##### Data for the task

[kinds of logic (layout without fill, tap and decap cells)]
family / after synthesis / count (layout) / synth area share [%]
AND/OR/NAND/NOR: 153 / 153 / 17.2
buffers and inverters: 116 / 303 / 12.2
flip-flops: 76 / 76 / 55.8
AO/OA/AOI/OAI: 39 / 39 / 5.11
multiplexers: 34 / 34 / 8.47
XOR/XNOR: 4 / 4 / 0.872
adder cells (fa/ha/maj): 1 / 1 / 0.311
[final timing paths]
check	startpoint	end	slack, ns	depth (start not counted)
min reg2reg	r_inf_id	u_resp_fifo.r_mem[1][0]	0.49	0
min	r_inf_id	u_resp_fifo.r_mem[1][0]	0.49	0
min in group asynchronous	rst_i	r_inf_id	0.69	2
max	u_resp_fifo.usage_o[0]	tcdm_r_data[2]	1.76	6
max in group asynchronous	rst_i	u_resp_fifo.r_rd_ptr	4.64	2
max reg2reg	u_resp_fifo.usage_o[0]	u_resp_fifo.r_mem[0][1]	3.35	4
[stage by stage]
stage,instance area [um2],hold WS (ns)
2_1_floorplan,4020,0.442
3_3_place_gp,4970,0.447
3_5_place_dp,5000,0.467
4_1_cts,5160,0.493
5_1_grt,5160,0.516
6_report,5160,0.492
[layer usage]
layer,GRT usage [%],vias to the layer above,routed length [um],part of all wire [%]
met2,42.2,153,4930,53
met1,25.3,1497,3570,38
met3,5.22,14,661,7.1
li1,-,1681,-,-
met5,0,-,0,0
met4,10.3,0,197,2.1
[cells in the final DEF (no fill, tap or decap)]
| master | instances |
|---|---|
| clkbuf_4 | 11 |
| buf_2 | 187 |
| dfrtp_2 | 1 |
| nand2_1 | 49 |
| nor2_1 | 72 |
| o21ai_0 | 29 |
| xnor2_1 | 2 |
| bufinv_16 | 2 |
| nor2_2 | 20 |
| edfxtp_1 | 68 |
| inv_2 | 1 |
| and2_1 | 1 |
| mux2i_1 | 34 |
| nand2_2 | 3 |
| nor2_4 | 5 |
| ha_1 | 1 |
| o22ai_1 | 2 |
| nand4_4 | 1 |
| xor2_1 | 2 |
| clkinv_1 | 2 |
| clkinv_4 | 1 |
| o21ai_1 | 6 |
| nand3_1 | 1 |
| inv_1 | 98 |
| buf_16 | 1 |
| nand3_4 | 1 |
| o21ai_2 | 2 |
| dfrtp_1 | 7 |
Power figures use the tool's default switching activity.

##########
##### Data for the task

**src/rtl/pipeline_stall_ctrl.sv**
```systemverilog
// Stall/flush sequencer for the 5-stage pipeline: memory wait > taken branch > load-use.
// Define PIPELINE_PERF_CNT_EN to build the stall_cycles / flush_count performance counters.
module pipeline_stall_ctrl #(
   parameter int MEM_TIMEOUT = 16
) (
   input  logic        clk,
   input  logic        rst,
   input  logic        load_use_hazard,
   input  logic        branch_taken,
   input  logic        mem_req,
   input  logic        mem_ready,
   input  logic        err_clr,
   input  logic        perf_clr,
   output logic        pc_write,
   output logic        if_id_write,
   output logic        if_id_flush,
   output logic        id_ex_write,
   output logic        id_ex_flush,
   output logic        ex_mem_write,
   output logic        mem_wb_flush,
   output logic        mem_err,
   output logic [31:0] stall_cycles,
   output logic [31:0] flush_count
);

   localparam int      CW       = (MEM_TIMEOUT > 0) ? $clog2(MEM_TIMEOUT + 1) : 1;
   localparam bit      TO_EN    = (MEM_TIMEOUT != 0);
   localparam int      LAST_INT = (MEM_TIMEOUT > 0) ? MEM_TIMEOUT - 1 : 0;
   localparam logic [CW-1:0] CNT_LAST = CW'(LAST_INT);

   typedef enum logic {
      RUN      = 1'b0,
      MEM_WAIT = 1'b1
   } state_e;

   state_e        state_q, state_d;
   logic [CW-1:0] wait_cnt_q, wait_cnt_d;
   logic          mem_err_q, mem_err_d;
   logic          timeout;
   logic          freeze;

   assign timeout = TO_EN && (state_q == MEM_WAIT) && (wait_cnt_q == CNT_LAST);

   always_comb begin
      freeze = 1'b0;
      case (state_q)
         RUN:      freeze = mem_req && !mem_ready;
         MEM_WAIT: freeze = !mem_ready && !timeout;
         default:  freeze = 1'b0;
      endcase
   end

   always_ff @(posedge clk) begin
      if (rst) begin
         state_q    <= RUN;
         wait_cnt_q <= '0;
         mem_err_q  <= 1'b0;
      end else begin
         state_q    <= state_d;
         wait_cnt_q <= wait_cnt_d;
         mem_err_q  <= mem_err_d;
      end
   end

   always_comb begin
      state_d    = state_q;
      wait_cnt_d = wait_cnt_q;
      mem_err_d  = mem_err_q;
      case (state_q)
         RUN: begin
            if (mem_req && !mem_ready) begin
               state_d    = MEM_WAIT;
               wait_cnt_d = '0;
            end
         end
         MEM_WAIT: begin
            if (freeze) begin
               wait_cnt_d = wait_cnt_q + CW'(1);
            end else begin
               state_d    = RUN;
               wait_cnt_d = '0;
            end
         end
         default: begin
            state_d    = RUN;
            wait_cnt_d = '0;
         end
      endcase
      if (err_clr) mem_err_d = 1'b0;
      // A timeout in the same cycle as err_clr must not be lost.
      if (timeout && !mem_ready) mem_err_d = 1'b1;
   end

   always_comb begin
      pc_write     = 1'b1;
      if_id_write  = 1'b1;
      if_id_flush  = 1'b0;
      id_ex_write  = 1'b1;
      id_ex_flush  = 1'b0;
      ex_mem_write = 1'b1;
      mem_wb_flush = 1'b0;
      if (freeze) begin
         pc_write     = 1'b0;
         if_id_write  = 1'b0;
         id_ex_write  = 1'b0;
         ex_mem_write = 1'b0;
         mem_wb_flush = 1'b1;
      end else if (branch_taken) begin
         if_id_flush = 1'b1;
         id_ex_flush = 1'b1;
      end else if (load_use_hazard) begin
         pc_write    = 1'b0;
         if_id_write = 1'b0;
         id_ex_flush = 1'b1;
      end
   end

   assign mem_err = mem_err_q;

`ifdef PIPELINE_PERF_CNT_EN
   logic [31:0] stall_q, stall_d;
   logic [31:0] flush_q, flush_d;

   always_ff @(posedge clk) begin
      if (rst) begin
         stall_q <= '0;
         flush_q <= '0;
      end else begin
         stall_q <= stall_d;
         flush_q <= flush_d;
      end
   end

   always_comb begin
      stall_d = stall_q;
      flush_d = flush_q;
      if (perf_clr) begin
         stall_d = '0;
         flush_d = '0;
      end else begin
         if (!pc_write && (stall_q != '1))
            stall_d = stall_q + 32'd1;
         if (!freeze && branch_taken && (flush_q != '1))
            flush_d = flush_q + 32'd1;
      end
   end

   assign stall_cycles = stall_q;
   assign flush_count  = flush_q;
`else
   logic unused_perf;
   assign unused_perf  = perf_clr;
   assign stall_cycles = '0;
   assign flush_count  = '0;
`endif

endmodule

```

##########

§ What is expected
From the line that has "[cells in the" through the line that has "nand3_4 | 1 |", copy every line exactly as it appears above, and leave out all others.

§ Reply to the exercise
[cells in the final DEF (no fill, tap or decap)]
| master | instances |
|---|---|
| clkbuf_4 | 11 |
| buf_2 | 187 |
| dfrtp_2 | 1 |
| nand2_1 | 49 |
| nor2_1 | 72 |
| o21ai_0 | 29 |
| xnor2_1 | 2 |
| bufinv_16 | 2 |
| nor2_2 | 20 |
| edfxtp_1 | 68 |
| inv_2 | 1 |
| and2_1 | 1 |
| mux2i_1 | 34 |
| nand2_2 | 3 |
| nor2_4 | 5 |
| ha_1 | 1 |
| o22ai_1 | 2 |
| nand4_4 | 1 |
| xor2_1 | 2 |
| clkinv_1 | 2 |
| clkinv_4 | 1 |
| o21ai_1 | 6 |
| nand3_1 | 1 |
| inv_1 | 98 |
| buf_16 | 1 |
| nand3_4 | 1 |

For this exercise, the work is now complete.